Первоначально заселение и покорение Вятки и Перми шло через Север, было своеобразным обходным маневром в борьбе Москвы и Казани. Однако после казанского взятия и покорения Сибири геополитическое значение Вятки и Перми изменилось — они превратились в аванпост русской колонизации Сибири.
«В XVII веке через Пермскую землю, от г.Кая до Соликамска и Чердыни, пролегала торная государева дорога в Сибирь, и по ней шло оживленное движение людей и грузов, потребных для новоустроенных Сибирских городов. Правительство с особым вниманием стало относиться к сибирским делам и для закрепления за Москвой новоприобретенного края требовало с Вятки и Перми присылки в сибирские города хлеба, разного рода припасов и рабочих людей. В этих условиях через Пермские места потянулись бесконечные обозы с казенными грузами и вереницы людей, посылаемых на восток для постоянного житья и для временных работ. Вся Пермь начала работать на Сибирь разными способами: сбором денег, хлеба и подвод, возкой хлеба, железных грузов и всякой иной клади, перевозкой служилых людей и переселенцев.
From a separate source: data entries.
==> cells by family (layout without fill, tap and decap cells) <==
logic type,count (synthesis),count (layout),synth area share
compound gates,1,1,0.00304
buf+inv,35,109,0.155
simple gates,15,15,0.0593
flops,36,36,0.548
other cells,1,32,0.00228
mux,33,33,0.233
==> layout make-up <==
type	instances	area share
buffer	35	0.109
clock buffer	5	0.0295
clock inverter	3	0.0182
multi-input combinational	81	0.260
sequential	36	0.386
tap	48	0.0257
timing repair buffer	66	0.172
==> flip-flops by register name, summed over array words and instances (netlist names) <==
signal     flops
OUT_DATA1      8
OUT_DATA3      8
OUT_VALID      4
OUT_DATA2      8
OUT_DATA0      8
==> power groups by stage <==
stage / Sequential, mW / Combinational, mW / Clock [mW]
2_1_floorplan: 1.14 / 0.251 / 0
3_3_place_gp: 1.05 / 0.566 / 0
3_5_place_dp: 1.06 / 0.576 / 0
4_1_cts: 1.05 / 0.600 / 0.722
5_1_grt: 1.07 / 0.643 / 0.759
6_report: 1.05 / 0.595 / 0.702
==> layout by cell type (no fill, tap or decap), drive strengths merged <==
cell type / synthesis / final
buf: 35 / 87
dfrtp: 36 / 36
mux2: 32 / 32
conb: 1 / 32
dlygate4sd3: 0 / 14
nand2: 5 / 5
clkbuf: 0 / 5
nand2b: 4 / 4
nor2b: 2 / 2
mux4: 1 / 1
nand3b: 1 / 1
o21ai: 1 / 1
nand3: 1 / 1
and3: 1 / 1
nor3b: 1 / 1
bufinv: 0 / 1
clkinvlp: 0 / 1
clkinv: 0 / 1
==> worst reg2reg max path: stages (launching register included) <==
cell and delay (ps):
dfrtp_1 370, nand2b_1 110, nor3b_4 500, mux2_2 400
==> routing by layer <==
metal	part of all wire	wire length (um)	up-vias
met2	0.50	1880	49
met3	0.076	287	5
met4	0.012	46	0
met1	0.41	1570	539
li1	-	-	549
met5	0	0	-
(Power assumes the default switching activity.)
[config.mk]
export PLATFORM = sky130hd
export DESIGN_NAME = tpu_mac_array
export DESIGN_NICKNAME = d
export VERILOG_FILES = /design/src/rtl/tpu_pkg.sv /design/src/rtl/tpu_lane_mul.sv /design/src/rtl/tpu_mac_array.sv
export SDC_FILE = /design/constraint.sdc
export NUM_CORES = 1
export LEC_CHECK = 0
export ABC_CLOCK_PERIOD_IN_PS = 8400
export CAP_MARGIN = 20
export CORE_MARGIN = 3
export CORE_UTILIZATION = 41
export DETAILED_ROUTE_END_ITERATION = 10
export GPL_TIMING_DRIVEN = 0
export SETUP_SLACK_MARGIN = 0.15
export SYNTH_ARGS = -nofsm -noshare
export SYNTH_HDL_FRONTEND = slang
export SYNTH_HIERARCHICAL = 1
export SYNTH_SLANG_ARGS = --single-unit
[constraint.sdc]
create_clock -name clk -period 8.4 [get_ports clk]
set_input_delay 1.26 -clock clk [delete_from_list [all_inputs] [get_ports clk]]
set_output_delay 1.26 -clock clk [all_outputs]
set_load 0.03 [all_outputs]
[src/rtl/tpu_pkg.sv]
// Shared definitions for the TPU multiply-accumulate array.
//   state_t    : job FSM encoding (IDLE / ACCUM / DONE)
//   sat_t      : saturation verdict for one accumulate step
//   lane_sum_w : width that holds the sum of LANES full-width products
//   sat_check  : classifies an ACC_W+1 bit sum against the ACC_W range
package tpu_pkg;

    typedef enum logic [1:0] {
        IDLE  = 2'd0,
        ACCUM = 2'd1,
        DONE  = 2'd2
    } state_t;

    typedef enum logic [1:0] {
        SAT_NONE = 2'd0,
        SAT_HI   = 2'd1,
        SAT_LO   = 2'd2
    } sat_t;

    function automatic int lane_sum_w(input int data_w, input int lanes);
        return 2 * data_w + $clog2(lanes);
    endfunction

    // The sum is one bit wider than the accumulator. Unsigned: the extra
    // bit is a carry out. Signed: the two top bits disagree only when the
    // result left the representable range, and the top bit gives the side.
    function automatic sat_t sat_check(input logic is_signed,
                                       input logic msb,
                                       input logic msb_m1);
        if (!is_signed)
            return msb ? SAT_HI : SAT_NONE;
        if (msb == msb_m1)
            return SAT_NONE;
        return msb ? SAT_LO : SAT_HI;
    endfunction

endpackage

[src/rtl/tpu_lane_mul.sv]
// One lane of the MAC array: registered DATA_W x DATA_W multiplier.
// Operands are captured on an accepted beat, the product is registered on
// the following edge. flush drops everything in flight.
//   clk, reset  : clock, synchronous active-high reset
//   is_signed   : 1 = two's-complement operands
//   valid       : operand beat accepted this cycle
//   flush       : discard in-flight operands/product
//   a, b        : lane operands
//   prod        : registered 2*DATA_W product
//   prod_valid  : prod holds a live product
module tpu_lane_mul #(
    parameter int DATA_W = 8
) (
    input  logic                clk,
    input  logic                reset,
    input  logic                is_signed,
    input  logic                valid,
    input  logic                flush,
    input  logic [DATA_W-1:0]   a,
    input  logic [DATA_W-1:0]   b,
    output logic [2*DATA_W-1:0] prod,
    output logic                prod_valid
);

    logic [DATA_W-1:0]   a_q, b_q;
    logic                op_valid;
    logic [2*DATA_W-1:0] a_ext, b_ext;

    // Extending both operands to the product width makes the low 2*DATA_W
    // bits of a plain multiply correct for either signedness.
    always_comb begin
        a_ext = {{DATA_W{1'b0}}, a_q};
        b_ext = {{DATA_W{1'b0}}, b_q};
        if (is_signed) begin
            a_ext = {{DATA_W{a_q[DATA_W-1]}}, a_q};
            b_ext = {{DATA_W{b_q[DATA_W-1]}}, b_q};
        end
    end

    // NOTE: sequential state uses non-blocking assignments so every register
    // samples the pre-edge value of its neighbours.
    always_ff @(posedge clk) begin
        if (reset) begin
            op_valid   <= 1'b0;
            prod_valid <= 1'b0;
        end else begin
            op_valid   <= valid & ~flush;
            prod_valid <= op_valid & ~flush;
        end
    end

    // NOTE: data registers are not reset; the valid bits alone decide whether
    // their contents are ever consumed.
    always_ff @(posedge clk) begin
        if (valid) begin
            a_q <= a;
            b_q <= b;
        end
        if (op_valid)
            prod <= a_ext * b_ext;
    end

endmodule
Все это вызвало чрезвычайное напряжение сил у местного населения, и оно само по себе не могло выполнить всех правительственных требований. Поэтому правительство озабочено было привлечением населения как в самую Сибирь, так и в те области, которые служили базой для овладения Сибирью, то есть на Вятку, а главное — в Пермь».
Изменения в жизнь русского Севера внесла деятельность иноземных купцов, англичан и голландцев, открывших для себя русскую торговлю в середине XVI века. Платонов отмечает чрезвычайную настырность западноевропейцев в проникновении на русский Север (отмечает с несколько непонятной для русского исследователя симпатией) и отмечает, что в этот период русский Север был абсолютно проницаем для любых иностранных авантюр. От Колы до Москвы и обратно можно было тайком проехать не встретив никаких преград.
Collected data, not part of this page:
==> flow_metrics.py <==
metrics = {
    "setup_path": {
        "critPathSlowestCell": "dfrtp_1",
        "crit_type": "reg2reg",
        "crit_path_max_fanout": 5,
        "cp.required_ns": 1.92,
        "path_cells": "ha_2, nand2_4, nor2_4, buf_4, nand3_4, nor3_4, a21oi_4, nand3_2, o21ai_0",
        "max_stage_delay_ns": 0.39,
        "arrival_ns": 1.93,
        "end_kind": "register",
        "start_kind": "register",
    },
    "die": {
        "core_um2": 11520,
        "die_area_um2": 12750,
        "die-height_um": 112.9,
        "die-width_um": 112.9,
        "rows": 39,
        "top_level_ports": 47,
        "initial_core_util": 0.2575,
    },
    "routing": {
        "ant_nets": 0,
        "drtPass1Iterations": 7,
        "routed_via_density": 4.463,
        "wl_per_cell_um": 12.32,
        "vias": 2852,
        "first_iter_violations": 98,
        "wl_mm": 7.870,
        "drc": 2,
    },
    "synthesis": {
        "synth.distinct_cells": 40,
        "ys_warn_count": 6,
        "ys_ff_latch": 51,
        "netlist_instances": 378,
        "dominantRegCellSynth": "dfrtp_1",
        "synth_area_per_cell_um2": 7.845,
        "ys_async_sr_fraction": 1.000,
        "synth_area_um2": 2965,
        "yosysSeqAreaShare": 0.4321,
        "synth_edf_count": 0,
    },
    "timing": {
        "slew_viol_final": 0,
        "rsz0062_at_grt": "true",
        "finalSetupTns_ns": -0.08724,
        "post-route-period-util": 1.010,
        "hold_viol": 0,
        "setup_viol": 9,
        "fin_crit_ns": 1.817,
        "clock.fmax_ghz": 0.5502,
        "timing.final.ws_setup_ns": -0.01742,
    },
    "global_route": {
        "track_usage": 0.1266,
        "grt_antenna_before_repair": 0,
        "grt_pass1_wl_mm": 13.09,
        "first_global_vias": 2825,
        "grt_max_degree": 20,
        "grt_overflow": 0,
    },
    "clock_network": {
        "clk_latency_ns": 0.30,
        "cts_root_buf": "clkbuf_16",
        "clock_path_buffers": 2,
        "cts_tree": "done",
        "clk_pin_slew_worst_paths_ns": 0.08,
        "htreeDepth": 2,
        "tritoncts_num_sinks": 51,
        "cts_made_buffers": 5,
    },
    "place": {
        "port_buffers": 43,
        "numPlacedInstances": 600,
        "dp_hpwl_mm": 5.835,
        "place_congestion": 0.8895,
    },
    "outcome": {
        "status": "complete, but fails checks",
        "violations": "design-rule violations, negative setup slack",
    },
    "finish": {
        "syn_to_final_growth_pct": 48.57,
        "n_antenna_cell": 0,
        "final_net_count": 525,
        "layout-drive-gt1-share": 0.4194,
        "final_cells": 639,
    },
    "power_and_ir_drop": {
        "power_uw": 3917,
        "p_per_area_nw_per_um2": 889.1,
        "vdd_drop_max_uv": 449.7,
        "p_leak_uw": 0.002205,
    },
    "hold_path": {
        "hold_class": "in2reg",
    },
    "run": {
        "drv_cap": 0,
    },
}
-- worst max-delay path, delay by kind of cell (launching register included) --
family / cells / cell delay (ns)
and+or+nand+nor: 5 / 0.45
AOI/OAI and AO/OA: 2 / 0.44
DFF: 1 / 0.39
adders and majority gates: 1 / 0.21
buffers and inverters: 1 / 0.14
«В 1566 г. Антверпенская торговая компания отправила в Печенгу и Колу в качестве торгового агента своего бухгалтера Симона фон Салингена. В Коле он встретился с купцом Корнелиусом де Мейером Симонсоном. Мейер только что вернулся в Колу из неудачной поездки в Москву: его задержали в Новгороде, найдя недостаточным его документы. Салинген и Мейер решились на новую попытку проникнуть в Москву и, не рассчитывая пробраться туда через Новгород, избрали другой путь. Они оделись в русское платье, наняли лодку с русскими гребцами и через Кандалакшу, Кемь и Суму прошли в Онегу и Каргополь, откуда явились в самую Москву. Там им удалось сыскать «гостя» (то есть купца) Степана Твердикова, с которым они познакомились еще в Голландии, когда он приезжал в Антверпен по поручению Московского царя. Твердиков, по-видимому, испугался за своих смелых гостей, да и за себя самого. Это было крутое время опричнины и опал; у голландцев не были в порядке документы; они заранее не испросили позволения на путешествие в Москву и. в довершение всего, были в туземном платье, как бы скрывая свою иноземную «природу».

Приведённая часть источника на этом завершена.